What is a Hot Spring and What Makes Hot Spring Water So Hot?

What is a Hot Spring?

What is a Hot Springs
I figure this fellow to be a hobbyist. Though…
those are some pretty good 90 degree angles
he’s got there.

The planet on which we currently reside has a very hot, okay it’s molten, iron core. If you were to start digging a hole, and lots of people have done this for a variety of reasons (mostly economic, though I’m sure there must be a few hole-digger hobbyists out there) – the deeper you get – the hotter the bottom of your hole will be. In fact, some people heat their homes this way by burying pipes containing a liquid into the ground, circulating that liquid through those pipes and into the house and into a heat exchanger. Then heatpumps are used to concentrate the heat which is then distributed throughout the home. These folks are heating their homes using geo thermal energy.
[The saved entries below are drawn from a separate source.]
## src/rtl/efe_pkg.sv

```systemverilog
package efe_pkg;

    typedef enum logic [2:0] {
        ST_IDLE,
        ST_PREP,
        ST_ERASE,
        ST_VERIFY,
        ST_WAIT,
        ST_FAIL
    } efe_state_e;

    typedef struct packed {
        logic prog;
        logic erase;
    } arr_strobe_t;

    // index width that stays at least one bit wide
    function automatic int idx_w(input int n);
        return (n > 1) ? $clog2(n) : 1;
    endfunction

endpackage

```

## src/rtl/efe_blk_picker.sv

```systemverilog
module efe_blk_picker #(
    parameter int NUM_BLK = 4,
    parameter int BLK_W   = efe_pkg::idx_w(NUM_BLK)
) (
    input  logic [NUM_BLK-1:0] mask,
    output logic               any,
    output logic [BLK_W-1:0]   first
);
    logic [NUM_BLK:0]   seen;
    logic [NUM_BLK-1:0] lowest;

    assign seen[0] = 1'b0;

    // prefix-OR chain gives a one-hot of the lowest set bit
    for (genvar i = 0; i < NUM_BLK; i++) begin : g_chain
        assign seen[i+1]  = seen[i] | mask[i];
        assign lowest[i]  = mask[i] & ~seen[i];
    end

    assign any = seen[NUM_BLK];

    always_comb begin
        first = '0;
        for (int k = 0; k < NUM_BLK; k++) begin
            if (lowest[k]) first = first | BLK_W'(k);
        end
    end
endmodule

```

## src/rtl/efe_word_ctr.sv

```systemverilog
module efe_word_ctr #(
    parameter int WORDS  = 8,
    parameter int WORD_W = efe_pkg::idx_w(WORDS)
) (
    input  logic              clk,
    input  logic              rst,
    input  logic              clr,
    input  logic              inc,
    output logic [WORD_W-1:0] idx,
    output logic              last
);
    assign last = (idx == WORD_W'(WORDS - 1));

    always_ff @(posedge clk) begin
        if (rst || clr)     idx <= '0;
        else if (inc)       idx <= last ? '0 : idx + WORD_W'(1);
    end
endmodule

```

## src/rtl/efe_wait_timer.sv

```systemverilog
module efe_wait_timer #(
    parameter int CYC = 5000,
    parameter int TW  = $clog2(CYC + 1)
) (
    input  logic clk,
    input  logic rst,
    input  logic load,
    output logic zero
);
    logic [TW-1:0] cnt;

    assign zero = (cnt == '0);

    always_ff @(posedge clk) begin
        if (rst)            cnt <= '0;
        else if (load)      cnt <= TW'(CYC - 1);
        else if (!zero)     cnt <= cnt - TW'(1);
    end
endmodule

```

## src/rtl/flash_erase_engine.sv

```systemverilog
module flash_erase_engine
    import efe_pkg::*;
#(
    parameter int NUM_BLK       = 4,
    parameter int WORDS_PER_BLK = 8,
    parameter int DATA_W        = 16,
    parameter int MAX_PULSES    = 8,
    parameter int NOOP_WAIT     = 5000,
    localparam int BLK_W        = idx_w(NUM_BLK),
    localparam int WORD_W       = idx_w(WORDS_PER_BLK),
    localparam int ADDR_W       = BLK_W + WORD_W
) (
    input  logic               clk,
    input  logic               rst,
    input  logic               start,
    input  logic               sw_reset,
    input  logic [NUM_BLK-1:0] sel_mask,
    input  logic [NUM_BLK-1:0] prot_mask,
    output logic [ADDR_W-1:0]  arr_addr,
    output logic               arr_prog,
    output logic               arr_erase,
    input  logic [DATA_W-1:0]  arr_rdata,
    output logic               busy,
    output logic               done,
    output logic               fail,
    output logic [BLK_W-1:0]   fail_blk
);
    localparam int PW = $clog2(MAX_PULSES + 1);

    efe_state_e         state;
    logic [NUM_BLK-1:0] pending;
    logic [BLK_W-1:0]   cur_blk;
    logic [PW-1:0]      pulses;
    logic               done_q;
    logic [BLK_W-1:0]   fail_blk_q;

    logic [NUM_BLK-1:0] cur_oh;
    logic [NUM_BLK-1:0] pick_in;
    logic               pick_any;
    logic [BLK_W-1:0]   pick_first;
    logic [WORD_W-1:0]  word_idx;
    logic               word_last;
    logic               w_clr, w_inc, t_load, t_zero;
    logic               verify_bad;
    arr_strobe_t        strb;

    assign cur_oh  = NUM_BLK'(1) << cur_blk;
    // idle: fresh request; running: what remains after the current block
    assign pick_in = (state == ST_IDLE) ? (sel_mask & ~prot_mask)
                                        : (pending & ~cur_oh);

    efe_blk_picker #(.NUM_BLK(NUM_BLK), .BLK_W(BLK_W)) i_pick (
        .mask  (pick_in),
        .any   (pick_any),
        .first (pick_first)
    );

    efe_word_ctr #(.WORDS(WORDS_PER_BLK), .WORD_W(WORD_W)) i_word (
        .clk  (clk),
        .rst  (rst),
        .clr  (w_clr),
        .inc  (w_inc),
        .idx  (word_idx),
        .last (word_last)
    );

    efe_wait_timer #(.CYC(NOOP_WAIT)) i_wait (
        .clk  (clk),
        .rst  (rst),
        .load (t_load),
        .zero (t_zero)
    );

    assign verify_bad = (arr_rdata != {DATA_W{1'b1}});

    always_comb begin
        strb   = '0;
        w_clr  = 1'b0;
        w_inc  = 1'b0;
        t_load = 1'b0;
        unique case (state)
            ST_IDLE: begin
                w_clr  = 1'b1;
                t_load = start && !pick_any;
            end
            ST_PREP: begin
                strb.prog = 1'b1;
                w_inc     = 1'b1;
            end
            ST_ERASE: begin
                strb.erase = 1'b1;
                w_clr      = 1'b1;
            end
            ST_VERIFY: begin
                if (verify_bad) w_clr = 1'b1;
                else            w_inc = 1'b1;
            end
            default: ;
        endcase
    end

    always_ff @(posedge clk) begin
        if (rst) begin
            state      <= ST_IDLE;
            pending    <= '0;
            cur_blk    <= '0;
            pulses     <= '0;
            done_q     <= 1'b0;
            fail_blk_q <= '0;
        end else begin
            done_q <= 1'b0;
            unique case (state)
                ST_IDLE: if (start) begin
                    pending <= pick_in;
                    if (pick_any) begin
                        cur_blk <= pick_first;
                        pulses  <= '0;
                        state   <= ST_PREP;
                    end else begin
                        state   <= ST_WAIT;
                    end
                end
                ST_PREP: if (word_last) state <= ST_ERASE;
                ST_ERASE: begin
                    pulses <= pulses + PW'(1);
                    state  <= ST_VERIFY;
                end
                ST_VERIFY: begin
                    if (verify_bad) begin
                        if (pulses == PW'(MAX_PULSES)) begin
                            fail_blk_q <= cur_blk;
                            state      <= ST_FAIL;
                        end else begin
                            state      <= ST_ERASE;
                        end
                    end else if (word_last) begin
                        pending <= pick_in;
                        if (pick_any) begin
                            cur_blk <= pick_first;
                            pulses  <= '0;
                            state   <= ST_PREP;
                        end else begin
                            done_q  <= 1'b1;
                            state   <= ST_IDLE;
                        end
                    end
                end
                ST_WAIT: if (t_zero) begin
                    done_q <= 1'b1;
                    state  <= ST_IDLE;
                end
                ST_FAIL: if (sw_reset) begin
                    fail_blk_q <= '0;
                    state      <= ST_IDLE;
                end
                default: state <= ST_IDLE;
            endcase
        end
    end

    assign arr_addr  = {cur_blk, word_idx};
    assign arr_prog  = strb.prog;
    assign arr_erase = strb.erase;
    assign busy      = (state != ST_IDLE);
    assign done      = done_q;
    assign fail      = (state == ST_FAIL);
    assign fail_blk  = fail_blk_q;

    AST_STROBE_EXCL: assert property (@(posedge clk) disable iff (rst)
        !(arr_prog && arr_erase));
    AST_ERASE_TARGET: assert property (@(posedge clk) disable iff (rst)
        arr_erase |-> pending[cur_blk]);
    AST_PULSE_CAP: assert property (@(posedge clk) disable iff (rst)
        arr_erase |-> (pulses < PW'(MAX_PULSES)));
    AST_FAIL_QUIET: assert property (@(posedge clk) disable iff (rst)
        fail |-> (busy && !arr_prog && !arr_erase));
    AST_FAIL_BLK_HOLD: assert property (@(posedge clk) disable iff (rst)
        (fail && !sw_reset) |=> (fail && $stable(fail_blk)));
    AST_DONE_PULSE: assert property (@(posedge clk) disable iff (rst)
        done |-> (!busy && !fail));
    AST_DONE_SINGLE: assert property (@(posedge clk) disable iff (rst)
        done |=> !done);
    AST_START_TAKEN: assert property (@(posedge clk) disable iff (rst)
        (start && !busy) |=> busy);
endmodule

```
Well that’s pretty smart I figure. However, imagine if you will – a planet – much like our own, where precipitation in the form of liquid water finds its way down into the earth through cracks and faults. In some areas of this orb there are fault lines that not only facilitate the downward travel of said water but also its upwardly mobileness as well. There may also be a layer of permeable rock allowing the water to be transported. Underground pressure will determine just how fast and how far up the water will return. A bit of pressure may result in a flowing underground stream. Add a bit more and you may get some surface seepage. With enough pressure down below there will be a nice, healthy discharge and when the recycled water resurfaces we call it a spring. If these “cracks” or thrust faults lines are associated with geo hot pockets caused by volcanic type of monkey business, the water can heat up pretty darn quickly. And this whole thing can cause this liquid to flow at quite a clip. This is what a hot spring is.

What is a Hot Springs
USGS diagram of what’s going on under
Lassen Volcanic National Park. Note the
lack of a thrust fault.
Inset is a photo of a hot mud pot.

What Makes Hot Spring Water so Hot?

As mentioned above, generally speaking – the deeper the water goes down – the hotter it gets. The reasoning is that that is where the magma is. If there is a “crack” or thrust fault (one layer of the crust breaking and being thrust over another) this breach will allow a tremendous amount of heat to be transferred from the magma goo up into the surrounding rock. These hot pockets can reach up toward the surface quite a distance, though, the further from the heat source – the magma – the less thermal energy still in the rock layers. Now if you imagine that water down there, with all that thermal energy being transferred from the rocks along that thrust fault to the water… the water getting hotter and hotter… and more water making its way from the surface creating more and more pressure. Heat + pressure = velocity. The faster the water rises to the surface along this thrust fault means that there is less time for it to lose its heat. Ergo: this is what makes hot spring water so hot.

We learned above that we can have cool springs wherein the water did not really absorb any measurable amount of heat. There are also thermal springs where the water is a bit warmer than the air temperature and hot springs where the water is hot. I prefer hot for soaking, cool for drinking, and thermal when looking for interesting critters.

But mostly I prefer hot for soaking.